I'm just not getting it ...

Hi all,

I’m very new to CUDA development, and I’m afraid I need a nudge in the right direction to get started. I started out creating a simple kernel to convert a UYVY 4:2:2 video images to YUYV (simple byte swapping). I did something like the following:

  1. Create UYVY and YUVY images in system memory.
  2. Allocate space using cudaMallocPitch() in the GPU to hold the source UYVY and dst YUYV images.
  3. DMA the UYVY image to the to the GPU using cudaMemcpy2D().
  4. Run the kernel to convert the UYVY to YUYV.
  5. DMA the result back to system memory using cudaMemcpy2D().

This produced the correct result, but ran incredibly slowly. More slowly than an IPP routine using a single thread on the host. From here I started to simplify my problem. I ended up just trying the write a kernel to initialize a block of memory. Again, the app produced the correct result, but memset on the host ran faster (note that I’m not considering the DMA transfer times in my timings).

So … what is the correct (and fast) way to do something simple like initialize memory?
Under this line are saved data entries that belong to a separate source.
===== src/rtl/uart_pkg.sv =====
// uart_pkg: shared UART constants, frame-length helper and tx FSM encoding
package uart_pkg;
  localparam int PARITY_NONE = 0;
  localparam int PARITY_ODD  = 1;
  localparam int PARITY_EVEN = 2;
  typedef enum logic [2:0] {S_IDLE, S_START, S_DATA, S_PARITY, S_STOP} tx_state_t;
  function automatic int frame_len(input int data_bits, input int parity, input int stop_bits);
    return 1 + data_bits + ((parity != PARITY_NONE) ? 1 : 0) + stop_bits;
  endfunction
endpackage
Do you want to create a thread per byte, per word, or per block of bytes?

I’m running these tests on a dual quad-core Xeon PC running 64-bit XP with a Quadro FX 1700. The application has been compiled as a 32-bit (not 64-bit).

If someone could show me a simple kernel and the call to it, I’d really appreciate it.
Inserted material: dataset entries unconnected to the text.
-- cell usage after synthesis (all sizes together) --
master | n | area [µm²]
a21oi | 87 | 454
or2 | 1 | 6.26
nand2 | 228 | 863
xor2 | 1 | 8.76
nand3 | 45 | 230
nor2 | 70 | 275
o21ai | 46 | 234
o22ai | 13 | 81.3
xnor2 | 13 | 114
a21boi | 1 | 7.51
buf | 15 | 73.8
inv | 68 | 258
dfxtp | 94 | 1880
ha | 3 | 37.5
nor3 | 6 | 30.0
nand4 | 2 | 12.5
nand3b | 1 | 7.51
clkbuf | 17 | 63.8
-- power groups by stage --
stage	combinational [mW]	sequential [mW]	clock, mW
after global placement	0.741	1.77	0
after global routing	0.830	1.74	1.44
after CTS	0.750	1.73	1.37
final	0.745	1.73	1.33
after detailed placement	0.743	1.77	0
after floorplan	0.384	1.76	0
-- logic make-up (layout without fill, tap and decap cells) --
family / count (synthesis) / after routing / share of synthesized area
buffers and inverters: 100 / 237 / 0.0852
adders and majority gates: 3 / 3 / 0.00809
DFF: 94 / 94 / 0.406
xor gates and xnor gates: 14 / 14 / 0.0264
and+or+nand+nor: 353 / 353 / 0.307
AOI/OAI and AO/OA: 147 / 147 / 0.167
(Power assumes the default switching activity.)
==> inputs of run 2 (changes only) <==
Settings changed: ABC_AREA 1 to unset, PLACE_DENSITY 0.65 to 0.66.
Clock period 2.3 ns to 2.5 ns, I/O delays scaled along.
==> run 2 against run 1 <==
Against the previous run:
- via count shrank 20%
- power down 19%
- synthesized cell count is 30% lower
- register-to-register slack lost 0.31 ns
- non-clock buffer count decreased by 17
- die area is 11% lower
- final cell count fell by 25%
$ cat src/rtl/sbox_sub_bytes.sv
// Sequential AES SubBytes: walks a latched block through a shared byte-wide
// synchronous S-box ROM, one lookup per cycle, and reassembles the result.
//
// state  | meaning
// IDLE   | ready for a new block
// LOOKUP | issuing one ROM address per cycle
// DRAIN  | capturing the last ROM read
// DONE   | result valid, waiting for downstream
module sbox_sub_bytes #(
    parameter int NUM_BYTES   = 16,
    parameter int BYTE_WIDTH  = 8,
    parameter int ROM_LATENCY = 1
) (
    input  logic                             clk_i,
    input  logic                             rst_i,
    input  logic                             s_valid_i,
    output logic                             s_ready_o,
    input  logic [NUM_BYTES*BYTE_WIDTH-1:0]  s_data_i,
    output logic [BYTE_WIDTH-1:0]            rom_addr_o,
    input  logic [BYTE_WIDTH-1:0]            rom_data_i,
    output logic                             m_valid_o,
    input  logic                             m_ready_i,
    output logic [NUM_BYTES*BYTE_WIDTH-1:0]  m_data_o
);

    localparam int DW    = NUM_BYTES * BYTE_WIDTH;
    localparam int IDX_W = (NUM_BYTES > 1) ? $clog2(NUM_BYTES) : 1;
    localparam int DLY_W = ROM_LATENCY * IDX_W;
    localparam logic [IDX_W-1:0]       LAST_IDX = IDX_W'(NUM_BYTES - 1);
    localparam logic [ROM_LATENCY-1:0] CAP_LAST = ROM_LATENCY'(1) << (ROM_LATENCY - 1);

    typedef enum logic [1:0] {
        ST_IDLE   = 2'd0,
        ST_LOOKUP = 2'd1,
        ST_DRAIN  = 2'd2,
        ST_DONE   = 2'd3
    } state_t;

    state_t                 state_q, state_d;
    logic [DW-1:0]          in_q, in_d;
    logic [DW-1:0]          res_q, res_d;
    logic [IDX_W-1:0]       idx_q, idx_d;
    logic [ROM_LATENCY-1:0] cap_q, cap_d;
    logic [DLY_W-1:0]       idx_dly_q, idx_dly_d;
    logic [IDX_W-1:0]       cap_idx;

    always_ff @(posedge clk_i or posedge rst_i) begin
        if (rst_i) begin
            state_q   <= ST_IDLE;
            in_q      <= '0;
            res_q     <= '0;
            idx_q     <= '0;
            cap_q     <= '0;
            idx_dly_q <= '0;
        end else begin
            state_q   <= state_d;
            in_q      <= in_d;
            res_q     <= res_d;
            idx_q     <= idx_d;
            cap_q     <= cap_d;
            idx_dly_q <= idx_dly_d;
        end
    end

    // Capture pipeline tracks which issued index the ROM is returning now.
    assign cap_idx = idx_dly_q[DLY_W-1 -: IDX_W];

    always_comb begin
        state_d    = state_q;
        in_d       = in_q;
        res_d      = res_q;
        idx_d      = idx_q;
        cap_d      = ROM_LATENCY'({cap_q, (state_q == ST_LOOKUP)});
        idx_dly_d  = DLY_W'({idx_dly_q, idx_q});
        s_ready_o  = 1'b0;
        m_valid_o  = 1'b0;
        rom_addr_o = '0;

        if (cap_q[ROM_LATENCY-1]) begin
            res_d[cap_idx*BYTE_WIDTH +: BYTE_WIDTH] = rom_data_i;
        end

        case (state_q)
            ST_IDLE: begin
                s_ready_o = 1'b1;
                if (s_valid_i) begin
                    in_d    = s_data_i;
                    idx_d   = '0;
                    state_d = ST_LOOKUP;
                end
            end
            ST_LOOKUP: begin
                rom_addr_o = in_q[idx_q*BYTE_WIDTH +: BYTE_WIDTH];
                if (idx_q == LAST_IDX) begin
                    state_d = ST_DRAIN;
                end else begin
                    idx_d = idx_q + IDX_W'(1);
                end
            end
            ST_DRAIN: begin
                // Leave once the final outstanding read is being captured.
                if (cap_q == CAP_LAST) begin
                    state_d = ST_DONE;
                end
            end
            ST_DONE: begin
                m_valid_o = 1'b1;
                if (m_ready_i) begin
                    state_d = ST_IDLE;
                end
            end
            default: begin
                state_d = ST_IDLE;
            end
        endcase
    end

    assign m_data_o = res_q;

endmodule

$ cat config.mk
export PLATFORM = sky130hd
export DESIGN_NAME = sbox_sub_bytes
export DESIGN_NICKNAME = d
export VERILOG_FILES = /design/src/rtl/sbox_sub_bytes.sv
export SDC_FILE = /design/constraint.sdc
export NUM_CORES = 1
export LEC_CHECK = 0
export BUFFER_PORTS_ARGS = -buffer_cell sky130_fd_sc_hd__buf_4
export CAP_MARGIN = 20
export CORE_MARGIN = 3
export CORE_UTILIZATION = 40
export DETAILED_ROUTE_END_ITERATION = 8
export GPL_ROUTABILITY_DRIVEN = 0
export GPL_TIMING_DRIVEN = 1
export PLACE_DENSITY_LB_ADDON = 0.15
export SLEW_MARGIN = 5
export SYNTH_ARGS = -nofsm -noshare
export SYNTH_HDL_FRONTEND = slang
export SYNTH_SLANG_ARGS = --single-unit
$ cat constraint.sdc
create_clock -name clk_i -period 11.5 [get_ports clk_i]
set_clock_uncertainty 0.1 [all_clocks]
set_input_delay 1.15 -clock clk_i [delete_from_list [all_inputs] [get_ports clk_i]]
set_output_delay 1.15 -clock clk_i [all_outputs]
set_load 0.02 [all_outputs]
---- Yosys cells after proc, flatten, opt, wreduce, memory -nomap -nowiden ----
Index checks and enable logic that the tools add are counted.
word-level totals
  register bits ........................... 267
  output and inout port bits .............. 138
  word-level logic and storage cells ...... 37
cells by class
  $add $sub $neg .......................... 2
  equal/unequal tests ..................... 9
  shift-type cells ........................ 3
  multiplexer cells ....................... 12
  reduce and logical (&&, ||, !) cells .... 5
operators by type and width
  operator                  count
  $bwmux 128                1
  $shift 8x34->128 const A  1
  $shiftx 128x8->8          1
  $shiftx 8x34->128         1
  $neg 7->34                1
  $mux 2                    4
  $mux 4                    2
  $mux 8                    1
  $ne 2x2->1 const B        4
  $pmux 2 s4                1
  $pmux 4 s2                1
  $add 4x1->4 const B       1
  $eq 2x2->1 const B        2
  $eq 4x4->1 const B        1
  $reduce_and 4->1          1
  $reduce_and 3->1          1
  $eq 2x1->1 const B        1
  $logic_not 2->1           1
  $mux 1                    2
  $ne 2x1->1 const B        1
  $reduce_and 2->1          1
  $reduce_bool 2->1         1

---- Depth between registers and ports, before layout ----
  word-level depth ........................ 3
  depth in mapped cells ................... 9

---- Least setup slack after synthesis ----
Ideal clock, no wire load.
  kind .................................... register -> output
  from .................................... reg idx_q[2], in the netlist idx_dly_d[2]
  to ...................................... out rom_addr_o[0]
  arrival ................................. 1,762 ps
  slack ................................... 8,488 ps
  stages on the path, launching flop included .. 6
  path buffers ............................ 2
  cell sequence ........................... dfrtp_1 buf_1 buf_1 mux4_2 o21ai_0 o21ai_0
between the ends
  cells in the longest elaborated chain, start to end .. 2
ends and longest elaborated chain
  what                    line  text
  start, declared         42    logic [IDX_W-1:0] idx_q, idx_d;
  start signal, assigned  59    idx_q <= idx_d;
  $shiftx 128x8->8        93    rom_addr_o = in_q[idx_q*BYTE_WIDTH +: BYTE_WIDTH];
  $mux 8                  83    case (state_q)
  end, declared           19    output logic [BYTE_WIDTH-1:0] rom_addr_o,
Every way passes these cells.

---- Final worst setup path ----
  from .................................... reg idx_q[0], in the netlist idx_dly_d[0]
  to ...................................... out rom_addr_o[3]
The elaborated chain is that of the path after synthesis.

==> metrics.csv <==
metric;value;unit
diodes;0;
use_met2;30.3;%
initial_core_util;41.3;%
seq_area_frac_synth;57.3;%
crit_slowest_cell;dfrtp_2;
clkTransAtPathRegs;60;ps
first_iter_violations;335;
arrival;2850;ps
insertion_delay;540;ps
io_pins;278;
grt.total_usage;18.4;%
synth_edf_count;0;
hold_buffers;0;
worst-setup-path-type;register to output port;
fin_setup_tns;0;ps
pwr-share-comb;30.5;%
leakage;7.42;nW
synth-async-reset-ratio;100;%
yosysUniqueCellTypes;47;
layout_common_cells;buf_4 (281), dfrtp_1 (265), mux2_2 (204), mux2_1 (45), mux2i_1 (32);
cts_max_level;1;
final_common_cell;buf_4;
rows;61;
dr.pass1.iters;4;
synth_compound_area_share;2.95;%
clock_sinks;267;
swShare;31.2;%
grt_pass1_vias;7790;
ant_nets;0;
crit_top_cell;o21ai_0;
rsz0062_at_grt;no;
fin_crit;4100;ps
root_buffer;clkbuf_16;
clock_power_share;28.0;%
seq_power_share;41.4;%
synth.mux.area_fraction;31.5;%
end_kind;output port;
grt-busiest-layer;met2;
dpl.hpwl;21000;µm
postRouteWirelength;29500;µm
synth_area;0.0117;mm²
synthCells;798;
grtUsageMet1;24.3;%
grtUsageMet3;5.86;%
detail_route.wl_per_cell;20.0;µm
synthSimpleGateAreaFrac;5.34;%
worst-endpoint-required;10250;ps
gr-total-overflow;0;
hold_viol;0;
antenna_found_initial;1;
finalSetupViolCount;0;
remaining_drc_errors;0;
cts_resized;0;
power_switching;1.06;mW
fmaxAchievable;0.244;GHz
synth_top_cell_area_share;57.3;%
startpoint_type;register;
yosys.area_share.xor_xnor;0.139;%
worstMarginPinSlew;1050;ps
power;3.38;mW
die_w;177;µm
syn_avg_cell_area;14.6;µm²
grt_max_degree;146;
ir_worst_vdd;0.132;mV
routed_via_density;5.14;
critPathMaxStageDelay;970;ps
p_int;2.33;mW
period_share;35.7;%
synth-main-ff-cell;dfrtp_1;
dieArea;0.0312;mm²
synth_fa_ha_area_share;0.751;%
path_max_fanout;33;
die_h;177;µm
cts_setup_buffers;0;
syn_nets;945;
path_cells;nor2b_1 -> a221oi_1 -> o21ai_0 -> o21ai_0 -> buf_4;
cts_buffers;29;
area_growth;29.3;%
clock_path_buffers;3;
cap_violations;0;
synth.largest_area_cell;dfrtp_1;
layout.nets;1220;
power_density;224;mW/mm²
slew_headroom;29.8;%
cts_tree;built;
n_fill_cell;2476;
ys_warn_count;0;
synth_top_family_by_area;multiplexers;
outcome;finished, final reports clean;
coreArea;0.0282;mm²
synth-seq-cells;267;
min_path_type;register to register;
yosys-top-cells-area;dfrtp_1 (57%), mux2_2 (20%), mux4_2 (4.6%), mux2_1 (4.3%), mux2i_1 (2.7%);
drive_gt1_share;53.0;%
io_buffers;277;
vias;7576;
maxSlewViolCount;0;
grt_first_pass_wirelength;45400;µm
-- Yosys cell counts (2+ instances only) --
master / n
inv_1: 14
nor2b_1: 9
o21ai_0: 23
mux2i_1: 32
inv_2: 2
dfrtp_1: 267
mux2_2: 204
clkbuf_1: 21
buf_2: 8
nand2b_1: 7
mux4_2: 24
nor3_2: 2
a221oi_1: 8
a21oi_1: 4
nor2_1: 20
and3_1: 16
nand2_1: 21
and2_1: 11
buf_1: 6
nand3_1: 11
or3_1: 3
ha_1: 7
a22oi_1: 2
nand2_4: 4
mux2_1: 45
nor3_1: 5
buf_6: 2
-- power by group through the flow --
stage	Combinational, mW	Clock (mW)	Sequential [mW]
2_1_floorplan	0.770	0	1.37
3_3_place_gp	1.03	0	1.42
3_5_place_dp	1.04	0	1.42
4_1_cts	1.05	0.976	1.41
5_1_grt	1.12	1.01	1.44
6_report	1.03	0.949	1.40
-- critical path: cells and delay by family, from the launching register on --
family	cells	cell delay (ps)
flip-flops	1	970
AO/OA/AOI/OAI	3	590
AND/OR/NAND/NOR	1	560
buffers and inverters	1	190
-- worst paths after layout --
kind                              start            end  slack [ps]  depth (start not counted)
max in group asynchronous         rst_i  m_data_o[115]        9050                          3
min in group asynchronous         rst_i       in_q[12]         750                          2
min reg2reg                m_data_o[54]   m_data_o[54]         390                          1
max reg2reg                  cap_idx[0]   m_data_o[42]        8140                          6
min                        m_data_o[54]   m_data_o[54]         390                          1
max                        idx_dly_d[0]  rom_addr_o[3]        7400                          5
-- cell type report --
type,count,area [µm²],area share [%]
clock buffers,37,836,5.54
multi-input cells,477,4760,31.5
flip-flops and latches,267,6680,44.3
inverters,16,67.6,0.448
repair buffers,282,2110,14.0
clock inverters,16,150,0.995
well taps,378,473,3.14
-- flip-flops by register name, indices dropped and copies added, names as in the netlist --
| name | count |
|---|---|
| in_q | 128 |
| m_data_o | 128 |
| cap_idx | 4 |
| idx_dly_d | 4 |
| state_q | 2 |
| cap_q | 1 |
-- metrics by stage --
stage / instance area (µm²) / instances / worst slack [ps] / util [%] / hold WS [ps]
6_report: 15100 / 1473 / 7400 / 53.4 / 389
5_1_grt: 15100 / 1473 / 7210 / 53.4 / 407
4_1_cts: 15100 / 1472 / 7340 / 53.4 / 394
3_5_place_dp: 14100 / 1419 / 7930 / 49.9 / 380
3_3_place_gp: 14100 / 1419 / 7940 / 49.9 / 375
2_1_floorplan: 11700 / 798 / 2900 / - / 249
-- per-layer routing --
layer	wire length, µm	up-vias	part of all wire [%]
met2	14200	234	48
met1	12400	3842	42
li1	-	3461	-
met3	2410	39	8.1
met4	498	0	1.7
met5	0	-	0
-- cells by family after synthesis --
| kind of cell | count (synthesis) |
|---|---|
| compound gates | 49 |
| flops | 267 |
| mux | 306 |
| simple gates | 114 |
| buf+inv | 54 |
| xor+xnor | 1 |
| fa+ha+maj | 7 |
Power figures use the tool's default switching activity.
<file path="src/rtl/arm_dp_sequencer.sv">
// Four-state sequencer for ARM data-processing instructions: condition check,
// operand fetch, ALU drive, write-back and ownership of the NZCV flags.
module arm_dp_sequencer (
    input  logic        clk,
    input  logic        reset_n,
    input  logic        instr_valid,
    input  logic [31:0] instr,
    output logic        instr_ready,
    output logic [3:0]  rf_raddr_a,
    output logic [3:0]  rf_raddr_b,
    input  logic [31:0] rf_rdata_a,
    input  logic [31:0] rf_rdata_b,
    output logic        rf_we,
    output logic [3:0]  rf_waddr,
    output logic [31:0] rf_wdata,
    output logic [31:0] alu_a,
    output logic [31:0] alu_b,
    output logic [4:0]  alu_op,
    output logic        alu_s,
    output logic        alu_out_en,
    output logic [3:0]  alu_flags,
    input  logic [31:0] alu_result,
    input  logic [3:0]  alu_flags_out,
    output logic [3:0]  nzcv,
    output logic        done,
    output logic        skipped,
    output logic        illegal
);

    typedef enum logic [1:0] {IDLE, DECODE, EXEC, WB} state_t;

    localparam logic [4:0] OP_IDLE = 5'b10000;

    state_t      state;
    logic [3:0]  cond_q;
    logic        imm_q;
    logic [3:0]  opc_q;
    logic        s_q;
    logic [3:0]  rd_q;
    logic [11:0] op2_q;
    logic [3:0]  flags_q;
    logic        upd_flags;

    logic [63:0] imm_dbl;
    logic [31:0] op_b;
    logic        cond_ok;
    logic        bad_shift;
    logic        is_cmp;
    logic [4:0]  exec_op;
    logic        unused_bits;

    function automatic logic cond_pass(input logic [3:0] c,
                                       input logic [3:0] f);
        logic n, z, cy, v, p;
        n  = f[3];
        z  = f[2];
        cy = f[1];
        v  = f[0];
        p  = 1'b0;
        unique case (c)
            4'h0: p = z;
            4'h1: p = !z;
            4'h2: p = cy;
            4'h3: p = !cy;
            4'h4: p = n;
            4'h5: p = !n;
            4'h6: p = v;
            4'h7: p = !v;
            4'h8: p = cy && !z;
            4'h9: p = !cy || z;
            4'hA: p = (n == v);
            4'hB: p = (n != v);
            4'hC: p = !z && (n == v);
            4'hD: p = z || (n != v);
            4'hE: p = 1'b1;
            4'hF: p = 1'b0;
        endcase
        return p;
    endfunction

    // Rotating a doubled copy right leaves the rotated value in the low word.
    assign imm_dbl     = {24'd0, op2_q[7:0], 24'd0, op2_q[7:0]}
                         >> {op2_q[11:8], 1'b0};
    assign op_b        = imm_q ? imm_dbl[31:0] : rf_rdata_b;
    assign cond_ok     = cond_pass(cond_q, nzcv);
    assign bad_shift   = !imm_q && (op2_q[11:4] != 8'd0);
    assign is_cmp      = (opc_q[3:2] == 2'b10);
    assign exec_op     = (opc_q == 4'hD) ? OP_IDLE : {1'b0, opc_q};
    assign alu_flags   = nzcv;
    assign unused_bits = &{1'b0, instr[27:26]};

    always_ff @(posedge clk or negedge reset_n) begin
        if (!reset_n) begin
            state       <= IDLE;
            cond_q      <= '0;
            imm_q       <= 1'b0;
            opc_q       <= '0;
            s_q         <= 1'b0;
            rd_q        <= '0;
            op2_q       <= '0;
            flags_q     <= '0;
            upd_flags   <= 1'b0;
            instr_ready <= 1'b1;
            rf_raddr_a  <= '0;
            rf_raddr_b  <= '0;
            rf_we       <= 1'b0;
            rf_waddr    <= '0;
            rf_wdata    <= '0;
            alu_a       <= '0;
            alu_b       <= '0;
            alu_op      <= OP_IDLE;
            alu_s       <= 1'b0;
            alu_out_en  <= 1'b0;
            nzcv        <= '0;
            done        <= 1'b0;
            skipped     <= 1'b0;
            illegal     <= 1'b0;
        end else begin
            unique case (state)
                IDLE: begin
                    if (instr_valid) begin
                        cond_q      <= instr[31:28];
                        imm_q       <= instr[25];
                        opc_q       <= instr[24:21];
                        s_q         <= instr[20];
                        rd_q        <= instr[15:12];
                        op2_q       <= instr[11:0];
                        rf_raddr_a  <= instr[19:16];
                        rf_raddr_b  <= instr[3:0];
                        instr_ready <= 1'b0;
                        state       <= DECODE;
                    end
                end
                DECODE: begin
                    if (bad_shift || !cond_ok) begin
                        // Suppressed: retire straight away, nothing written.
                        done      <= 1'b1;
                        illegal   <= bad_shift;
                        skipped   <= !bad_shift;
                        rf_we     <= 1'b0;
                        upd_flags <= 1'b0;
                        state     <= WB;
                    end else begin
                        alu_a      <= rf_rdata_a;
                        alu_b      <= op_b;
                        alu_op     <= exec_op;
                        alu_s      <= s_q;
                        alu_out_en <= 1'b1;
                        state      <= EXEC;
                    end
                end
                EXEC: begin
                    alu_out_en <= 1'b0;
                    alu_s      <= 1'b0;
                    alu_op     <= OP_IDLE;
                    rf_wdata   <= alu_result;
                    rf_waddr   <= rd_q;
                    rf_we      <= !is_cmp;
                    flags_q    <= alu_flags_out;
                    upd_flags  <= s_q || is_cmp;
                    done       <= 1'b1;
                    state      <= WB;
                end
                WB: begin
                    if (upd_flags) begin
                        nzcv <= flags_q;
                    end
                    rf_we       <= 1'b0;
                    done        <= 1'b0;
                    skipped     <= 1'b0;
                    illegal     <= 1'b0;
                    upd_flags   <= 1'b0;
                    instr_ready <= 1'b1;
                    state       <= IDLE;
                end
            endcase
        end
    end

endmodule

</file>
You should probably post source for some of your kernels and the functions that call them.

My very simple memory init kernel looks like this:

global static void initMem(U8 *dst, size_t pitch, U8 val)


int i = blockIdx.y * 16 + threadIdx.y;

int j = blockIdx.x * 16 + threadIdx.x;

int idx = i * pitch + j;

dst[idx] = val;


and I call it from the host like the following:

void cudaInitMem(U8* pix, size_t pitch, int w, int h, U8 val)


PerformanceTimer timer;


dim3 dimBlock(16, 16);

dim3 dimGrid(w/16, h/16);

initMem<<<dimGrid, dimBlock>>>((U8*)pix, pitch, val);

if (cudaSuccess != cudaGetLastError()) {

    printf("cudaInitUYVY kernel execution failed!\n");


if (cudaSuccess != cudaThreadSynchronize())

    printf("Sync failed with %d\n", cudaGetLastError());

I64 t = timer.getUs();

printf("cudaInitUYVY in %dus\n", t);


Note that I’m currently assuming an 8-bpp grayscale image whose w/h is a multiple of 16 for simplicity.